Britain’s master forger describes his life as a dedicated Art Lover and his 30+ year career as a versatile forger until 2007, when he was jailed for four years; a development he accepted with equanimity.

I marveled at SG’s dedication to museum and art gallery research, years of learning, acquiring different skills, his work ethic, (yes ,e had one; he was productive! ) Despite working in a garden shed – a shed! mark you, in his parents’ back garden – SG mastered metalwork, woodcarving, pottery & ceramics, drawing, water colour painting , he was a one-man Renaissance in modern Britain, working away in that little shed.

The part I enjoyed most were his stories of his rough and tumble boyhood and early teens in the 1960’s in the working class area of Bolton, near Manchester. In amongst the crazy boyhood adventures, he was starting on his lifetime career as a brilliant faker. At the age of 11 he was making fake Victorian ceramic pot lids, with a teeny little kiln (in the famous shed, of course) passing them off as finds from digging through city rubbish tips; selling them to dealers who sold their stock at markets and fares. Can you credit it?

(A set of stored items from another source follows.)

Context: an optimization exercise on an open-source flow, tuned for small area and a short achievable clock period. The choices shown serve that exercise and are no tape-out recipe. At most, simulation tests tie the RTL to the original design; equivalence was not proved. Power and IR drop assume default switching activity.

==> flow/design.v (excerpt) <==
module rv_ex_top (
    input  logic                    clk,
    input  logic                    rst,
    input  logic                    stall_i,
    input  logic                    flush_i,
    input  logic [64-1:0]     pc_i,
    input  logic [64-1:0]     next_pc_i,
    input  logic [32-1:0]     inst_i,
    input  logic [3:0]              alu_op_i,
    input  logic                    word_op_i,
    input  logic [1:0]              src1_sel_i,
    input  logic [2:0]              src2_sel_i,
    input  logic [3:0]              bru_op_i,
    input  logic [2:0]              lsu_size_i,
    input  logic                    dmem_en_i,
    input  logic                    dmem_we_i,
    input  logic                    rf_we_i,
    input  logic [5-1:0]   rf_waddr_i,
    input  logic                    wb_from_mem_i,
    input  logic [64-1:0]     rs1_data_i,
    input  logic [64-1:0]     rs2_data_i,
    output logic [64-1:0]     ex_pc_o,
    output logic [64-1:0]     ex_result_o,
    output logic [64-1:0]     real_npc_o,
    output logic                    br_taken_o,
    output logic [64-1:0]     br_target_o,
    output logic                    dmem_en_o,
    output logic                    dmem_we_o,
    output logic [64-1:0]     dmem_addr_o,
    output logic [64-1:0]     dmem_wdata_o,
    output logic [8-1:0]   dmem_sel_o,
    output logic                    rf_we_o,
    output logic [5-1:0]   rf_waddr_o,
    output logic                    wb_from_mem_o
);
Size in the first run: ~720 I/O pins.
clock: 12.0 ns
lec_check: 0
cap_margin: 20
core_margin: 2
core_utilization: 60
place_density: 0.75
setup_slack_margin: 5
slew_margin: 20
run.sh (not shown) runs the stock make flow with config.mk's settings and CLKGATE_MAP_FILE= SYNTH_SCRIPT=/design/flow/synth_recipe.tcl, a recipe that flattens the netlist after the stock synthesis.
The first run failed in global routing on GRT-0232.
Then changed:
CORE_UTILIZATION = 40   (was 60)
PLACE_DENSITY = 0.6   (was 0.75)
What happened: The new run completed with no timing, DRC or antenna violations. Synthesized area is unchanged. Synthesized cell count stays the same.
Function was not checked in any run of this note: the RTL went through the layout flow alone.

========
Setup of run A:
Another version of the RTL of rv_ex_top (not shown whole).
For scale: about 4200 cells after synthesis, ~340 flip-flops, about 720 I/O pins.
Design rv_ex_top, start of the top module:
module rv_ex_top (
    input  logic                    clk,
    input  logic                    rst,
    input  logic                    stall_i,
    input  logic                    flush_i,
    input  logic [64-1:0]     pc_i,
    input  logic [64-1:0]     next_pc_i,
    input  logic [32-1:0]     inst_i,
    input  logic [3:0]              alu_op_i,
    input  logic                    word_op_i,
    input  logic [1:0]              src1_sel_i,
    input  logic [2:0]              src2_sel_i,
    input  logic [3:0]              bru_op_i,
    input  logic [2:0]              lsu_size_i,
    input  logic                    dmem_en_i,
    input  logic                    dmem_we_i,
    input  logic                    rf_we_i,
    input  logic [5-1:0]   rf_waddr_i,
    input  logic                    wb_from_mem_i,
    input  logic [64-1:0]     rs1_data_i,
    input  logic [64-1:0]     rs2_data_i,
    output logic [64-1:0]     ex_pc_o,
    output logic [64-1:0]     ex_result_o,
    output logic [64-1:0]     real_npc_o,
    output logic                    br_taken_o,
    output logic [64-1:0]     br_target_o,
    output logic                    dmem_en_o,
    output logic                    dmem_we_o,
    output logic [64-1:0]     dmem_addr_o,
    output logic [64-1:0]     dmem_wdata_o,
    output logic [8-1:0]   dmem_sel_o,
    output logic                    rf_we_o,
    output logic [5-1:0]   rf_waddr_o,
    output logic                    wb_from_mem_o
);
clock: 12.0 ns
lec_check: 0
cap_margin: 20
core_margin: 2
core_utilization: 50
place_density: 0.7
setup_slack_margin: 5
slew_margin: 20
standard.sh (not shown) runs the stock make flow with config.mk's settings and CLKGATE_MAP_FILE= SYNTH_SCRIPT=/design/flow/synth_recipe.tcl, a recipe that flattens the netlist after the stock synthesis.
==> flow/flow/run.sh <==
#!/bin/bash
# Layout: the standard flow (standard synthesis, floorplan, power grid,
# placement, CTS, routing) unchanged, except for the cells of the port
# buffers that global placement inserts: buf_2 on every input, buf_1 on
# every output (see ports.tcl).
set -euo pipefail
export PRE_GLOBAL_PLACE_TCL="$(pwd)/flow/ports.tcl"
bash standard.sh > standard_flow.log 2>&1
==> flow/flow/ports.tcl <==
# Sourced before global placement: every input port gets a buf_2, every
# output port a buf_1, in place of the single buffer_ports call.
if { [info commands orig_buffer_ports] == "" } {
  rename buffer_ports orig_buffer_ports
  proc buffer_ports { args } {
    orig_buffer_ports -inputs -buffer_cell sky130_fd_sc_hd__buf_2
    orig_buffer_ports -outputs -buffer_cell sky130_fd_sc_hd__buf_1
  }
}
Here is what was changed in the inputs of run B compared with run A.
-- flow/config.mk --
<<< run A, line 10
export CORE_UTILIZATION = 50
export PLACE_DENSITY = 0.7
>>> run B, line 10
export CORE_UTILIZATION = 40
export PLACE_DENSITY = 0.6
Results
- Run B vs. run A: ratio of final minimum period to clock period -0.48 points, sequential share of layout area lost 0.16 points, multi-input gate share of total cell area fell by 0.45 points, amount of wire on met3 after detailed routing -about 30%.
- Run B reached the final stage; the timing, design-rule and antenna checks on its layout passed.
- Between run A and run B, length of routed wiring on met1 is higher for run B, run A comes in under that.
- Between run B and run A, the number of nets produced by synthesis does not differ in any meaningful way.
- Slew at the pin with the worst max-slew slack: run B < run A
- Run B vs. run A: number of CTS-inserted buffers went up by 5.3%.
- Lower design area goes to run A over run B.
This is an optimization exercise on Yosys and OpenROAD, whose aim is small area, a short achievable clock period and few clock cycles per item, not a production implementation. The RTL was checked by simulation tests, not by an equivalence proof against the original design. Power is estimated from default activity; no workload was simulated.

== job 101 ==
==> flow/design.v (excerpt) <==
module contiguous_block_allocator (
  input  wire logic              clk_i,
  input  wire logic              rst_ni,
  input  wire logic              req_valid,
  output logic                   req_ready,
  input  wire logic [1:0]        req_type,
  input  wire logic [7:0]        req_handle,
  input  wire logic [19:0]       req_size_bytes,
  output logic                   rsp_valid,
  input  wire logic              rsp_ready,
  output logic [1:0]             rsp_status,
  output logic [7:0]             rsp_start_block,
  output logic [8:0]             rsp_current_usage,
  output logic [8:0]             rsp_peak_usage,
  input  wire logic              psel,
  input  wire logic              penable,
  input  wire logic              pwrite,
  input  wire logic [cba_pkg::PaddrW-1:0] paddr,
  input  wire logic [31:0]       pwdata,
  output logic [31:0]            prdata,
  output logic                   pready
);
  localparam int BsW = cba_pkg::BsW;
  logic [BsW-1:0] block_size_q, bs_eff;
  logic           bs_zero_q;
  assign pready = 1'b1;
  assign prdata = paddr[2] ? 32'd0 : {{(32-BsW){1'b0}}, block_size_q};
  assign bs_eff = {block_size_q[BsW-1:1], block_size_q[0] | bs_zero_q};
  always_ff @(posedge clk_i or negedge rst_ni) begin
    if (!rst_ni) begin
      block_size_q <= cba_pkg::BsReset;
      bs_zero_q    <= 1'b0;
    end else if (psel && penable && pwrite && !paddr[2]) begin
      block_size_q <= pwdata[BsW-1:0];
      bs_zero_q    <= (pwdata[BsW-1:0] == '0);
    end
  end
  logic        adv, f_valid, f_zero, f_big, h_valid, h_pop, n_valid;
  logic [9:0]  f_tag;
  logic [7:0]  f_q;
  logic [19:0] h_data, n_data;
  assign req_ready = adv;
  cba_front u_front (
    .clk_i   (clk_i),
    .rst_ni  (rst_ni),
    .adv_i   (adv),
    .bs_i    (bs_eff),
    .valid_i (req_valid && adv),
    .tag_i   ({req_type, req_handle}),
    .bytes_i (req_size_bytes),
    .valid_o (f_valid),
    .tag_o   (f_tag),
    .zero_o  (f_zero),
    .big_o   (f_big),
    .q_o     (f_q)
  );
  cba_queue #(.W(20)) u_queue (
    .clk_i        (clk_i),
    .rst_ni       (rst_ni),
    .push_valid_i (f_valid),
    .push_ready_o (adv),
  ...
==> flow/config.mk <==
export PLATFORM = sky130hd
export DESIGN_NAME = contiguous_block_allocator
export DESIGN_NICKNAME = contiguous_block_allocator
export VERILOG_FILES = /design/flow/design.v
export SDC_FILE = /design/flow/constraint.sdc
export NUM_CORES = 4
export LEC_CHECK = 0
export CAP_MARGIN = 20
export CORE_MARGIN = 2
export CORE_UTILIZATION = 40
export CTS_BUF_LIST = sky130_fd_sc_hd__clkbuf_8
export GPL_TIMING_DRIVEN = 0
export SETUP_SLACK_MARGIN = 2.5
export SLEW_MARGIN = 20
export SYNTH_HIERARCHICAL = 1
==> flow/constraint.sdc <==
create_clock -name core_clock -period 10.0 [get_ports {clk_i}]
set_input_delay 2.0000 -clock core_clock [delete_from_list [all_inputs] [get_ports {clk_i}]]
set_output_delay 2.0000 -clock core_clock [all_outputs]
set_load 0.01 [all_outputs]
run.sh (not shown) runs the stock make flow with config.mk's settings and CLKGATE_MAP_FILE= SYNTH_SCRIPT=/design/flow/synth_recipe.tcl, a recipe that flattens the netlist after the stock synthesis.
Job 101 finished all stages; the layout is clean.
Testbench counts of job 101, summed over its fixed seeds: cycles 6,558, items 4,000.
Input-level comparison between job 102 and job 101:
-- flow/config.mk --
<<< job 101, line 10
export CORE_UTILIZATION = 40
export CTS_BUF_LIST = sky130_fd_sc_hd__clkbuf_8
export GPL_TIMING_DRIVEN = 0
export SETUP_SLACK_MARGIN = 2.5
export SLEW_MARGIN = 20
>>> job 102, line 10
export CORE_UTILIZATION = 40
export GPL_TIMING_DRIVEN = 0
export SETUP_SLACK_MARGIN = 3.5
export SLEW_MARGIN = 20
--- outcome ---
Worst setup path startpoint: u_back.x_q[5]$_DFFE_PN0P_ -> job 102, u_back.pd_seh_q[12]$_DFF_PN0_ -> job 101
Taking job 101 as the reference, in job 102 clock buffer count from CTS now sits lower, flip-flop and latch share of the layout cell area now sits lower, top fanout value on the critical path now sits lower, sum of routed wire length over all layers now sits lower.
Compared with job 101, job 102 shows pin count of the biggest net entering global routing that has gone down by a little under 10%.
Job 102 finished every step from synthesis to the final layout, and the layout passed the timing, DRC and antenna checks.
Met1 usage in global routing (job 102 over job 101): decrease, 2.6 points
## Diff of input files: job 103 against job 102
-- flow/config.mk --
<<< job 102, line 7
export LEC_CHECK = 0
export CAP_MARGIN = 20
export CORE_MARGIN = 2
>>> job 103, line 7
export LEC_CHECK = 0
export CAP_MARGIN = 5
export CORE_MARGIN = 2
<<< job 102, line 11
export GPL_TIMING_DRIVEN = 0
export SETUP_SLACK_MARGIN = 3.5
export SLEW_MARGIN = 20
export SYNTH_HIERARCHICAL = 1
>>> job 103, line 11
export GPL_TIMING_DRIVEN = 0
export SETUP_SLACK_MARGIN = 2.5
export SLEW_MARGIN = 5
export SYNTH_HIERARCHICAL = 1
## What came out
- To summarise job 103: no stage aborted, but the layout did not pass its checks, failing on capacitance limit, slew limit.
- In the flow results for job 102 and job 103, the smallest setup slack after layout is larger on job 102.
- Note that the summed area of non-filler cells in the final layout recorded for job 103 amounts to 0.940 times the value seen in job 102.
- Of the two values seen for critical path startpoint, u_back.x_q[5]$_DFFE_PN0P_ was produced by job 102 and u_back.pd_lge_q[3]$_DFF_P_ by job 103.
- In the flow results for job 102 and job 103, the endpoint arrival time on the critical path is smaller on job 102.
- Global-route wire length before repair, job 102 and job 103: higher on job 103
- Going from job 102 to job 103, number of logic stages on the critical path including buffering shrank by a few percent.
- In the flow results for job 102 and job 103, the post-place setup slack is larger on job 102.
- Compared with job 102, in job 103 post-route minimum period rose 0.24 ns, internal portion of total power fell about 12%, smallest hold slack rose 0.010 ns, sequential share of layout area rose 1.8 points.

==> re-timing with driven ports <==
How much do the figures lean on ideal ports? The routed layouts below were timed once more, with nothing changed but the port constraints.
Step 1 (the two cells are an assumption about what drives the block):
set clk [get_ports {clk_i}]
set_driving_cell -lib_cell sky130_fd_sc_hd__clkbuf_16 $clk
set_driving_cell -lib_cell sky130_fd_sc_hd__buf_2 [delete_from_list [all_inputs] $clk]
Step 2, shift: input delay + t, output delay - t, t = (earliest + latest rising clock arrival at the registers) / 2. This alone moves slack from input paths to output paths.
Slacks: ideal ports / drivers / drivers and shift; pairs: ideal ports / drivers.
| run | t (ns) | setup slack, ns | worst hold slack (ns) |
|---|---|---|---|
| job 101 | 1.123 | 2.357 / 2.357 / 2.357 | 0.414 / 0.414 / 0.414 |
| job 102 | 0.912 | 2.576 / 2.576 / 2.576 | 0.403 / 0.403 / 0.403 |
| job 103 | 0.911 | 2.340 / 2.340 / 2.340 | 0.413 / 0.413 / 0.413 |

I found the chapters dealing with his arrest and trial less interesting, ditto the long detailed sections on the art techniques he researched, learned and mastered in the course of his career. I would have liked more info about his life post-prison. You have to ask yourself: what does a world class art forger do for the rest of his life once released from jail? If he sketches so much as a Christmas card for his Nan, the cops will be on to him.

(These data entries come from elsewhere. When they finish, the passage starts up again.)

This is an optimization exercise on Yosys and OpenROAD, whose aim is small area and a short achievable clock period, not a production implementation. Where RTL was checked, it was by simulation tests only, not by an equivalence proof against the original. Power is estimated from default activity; no workload was simulated.

Setup of build 59:
==> module fpalu_top, before the edit <==
module fpalu_top (
	input  logic                 clk,
	input  logic                 rst,
	input  logic                 in_valid,
	input  fpalu_pkg::fpalu_op_t op,
	input  logic                 a_sgn,
	input  fpalu_pkg::exp_t      a_exp,
	input  fpalu_pkg::man_t      a_man,
	input  logic                 b_sgn,
	input  fpalu_pkg::exp_t      b_exp,
	input  fpalu_pkg::man_t      b_man,
	output logic                 out_valid,
	output logic                 y_sgn,
	output fpalu_pkg::exp_t      y_exp,
	output fpalu_pkg::man_t      y_man
);
	logic        a_lt_b, mul;
	logic [5:0]  dab, dba;
	logic        nz_a, nz_b;
	logic [10:0] sb;
	logic [5:0]  one, two, neg;
	logic [21:0] mlf, mrf;	 
	logic [21:0] ml_a, ml_b, mr_a, mr_b;	 
	exp_lt u_lt (
		.a (a_exp),
		.b (b_exp),
		.lt(a_lt_b)
	);
	booth_enc u_enc (
		.y  (sb),
		.one(one),
		.two(two),
		.neg(neg)
	);
	always_comb begin
		mul = (op == fpalu_pkg::OP_MUL);
		dab = a_exp - b_exp;
		dba = b_exp - a_exp;
		nz_a = (a_exp[4:0] != '0);
		nz_b = (b_exp[4:0] != '0);
		sb = {nz_b, b_man[9:0]};
		mlf = {6'({1'b0, a_exp[4:0]} + {1'b0, b_exp[4:0]} + 6'd3), 4'b0, nz_b, nz_a, a_man[9:0]};
		mrf = {4'b0, neg, two, one};
		ml_a = mul ? mlf : a_man;
		ml_b = mul ? mlf : b_man;
		mr_a = mul ? mrf : a_man;
		mr_b = mul ? mrf : b_man;
	end
	logic        v1, mul1, sl1, sr1;
	logic [5:0]  el1, d1;
	logic [21:0] ml1, mr1;
	always_ff @(posedge clk) begin
		v1 <= in_valid & ~rst;
		mul1 <= mul;
		sl1 <= a_lt_b ? b_sgn : a_sgn;
		sr1 <= a_lt_b ? a_sgn : b_sgn;
		d1 <= a_lt_b ? dba : dab;
		el1 <= a_lt_b ? b_exp : a_exp;
		ml1 <= a_lt_b ? ml_b : ml_a;
		mr1 <= a_lt_b ? mr_a : mr_b;
	end
	logic [21:0] rsh;
	logic        lz, sub;
	logic [22:0] prod_s, prod_c;
	logic        pz, nz_r;
	logic [5:0]  pexp;
	operand_align u_align (
		.man(mr1),
		.d  (d1),
		.sh (rsh)
	);
	booth_mul u_mul (
		.m    (ml1[10:0]),
		.one  (mr1[5:0]),
		.two  (mr1[11:6]),
		.neg  (mr1[17:12]),
		.row_s(prod_s),
		.row_c(prod_c)
	);
	always_comb begin
		lz = (ml1 == '0);	 
		sub = sl1 ^ sr1;
		nz_r = ml1[11];
		pz = (ml1[10:0] == '0) || (mr1[11:0] == '0);	 
		pexp = ml1[21:16] + (pz ? 6'd0 : 6'(!ml1[10]) + 6'(!nz_r));
	end
	logic        v2, sg2, byp2, ci2;
	logic [5:0]  e2;
	logic [22:0] x2, y2;
	always_ff @(posedge clk) begin
		v2 <= v1 & ~rst;
		if (mul1) begin
			x2 <= prod_s;
			y2 <= prod_c;
			ci2 <= 1'b0;
			e2 <= pexp;
			sg2 <= sub;
			byp2 <= 1'b0;
		end else begin
			x2 <= {1'b0, ml1 | (mr1 & {22{lz}})};
			y2 <= lz ? '0 : {1'b0, rsh};
			ci2 <= sub & ~lz;	 
			e2 <= lz ? el1 - d1 + 6'd1 : el1 + 6'd1;	 
			sg2 <= lz ? sr1 : sl1;
			byp2 <= lz;
		end
	end
	logic [23:0] sum;
	always_comb sum = {x2, ci2} + {y2 ^ {23{ci2}}, ci2};	 
	logic        v3, sg3, byp3;
	logic [5:0]  e3;
	logic [22:0] w3;
	always_ff @(posedge clk) begin
		v3 <= v2 & ~rst;
		w3 <= sum[23:1];
		e3 <= e2;
		sg3 <= sg2;
		byp3 <= byp2;
	end
	logic [4:0]  n, z;
	logic [21:0] nman;
	lzc23 u_lzc (
		.w(w3),
		.n(n)
	);
	always_comb z = byp3 ? 5'd1 : n;	 
	sum_normalize u_norm (
		.w  (w3),
		.z  (z),
		.man(nman)
	);
	always_ff @(posedge clk) begin
		out_valid <= v3 & ~rst;
		y_sgn <= sg3;
		y_exp <= e3 - 6'(z);
		y_man <= nman;
	end
endmodule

Apparently his dear old Mum and Dad were part of the Family Forging business, dealing with enquiries and sales, whilst sonny boy was beavering away busily in the aforesaid shed. A brother took care of the finances. The family lived a modest lifestyle, in a council house, no flashing their cash and if SG is to be believed, he didn’t do it for the money but for the satisfaction of cocking a snook at the world’s art dealers and experts.

Maybe so. Who knows what motivates human beings? I enjoyed the book, but felt I was being offered a carefully curated version of SG’s brilliant career. If ever there was truth in the saying Truth is Stranger than Fiction, this book is the proof. If, of course, we can believe the contents of the book.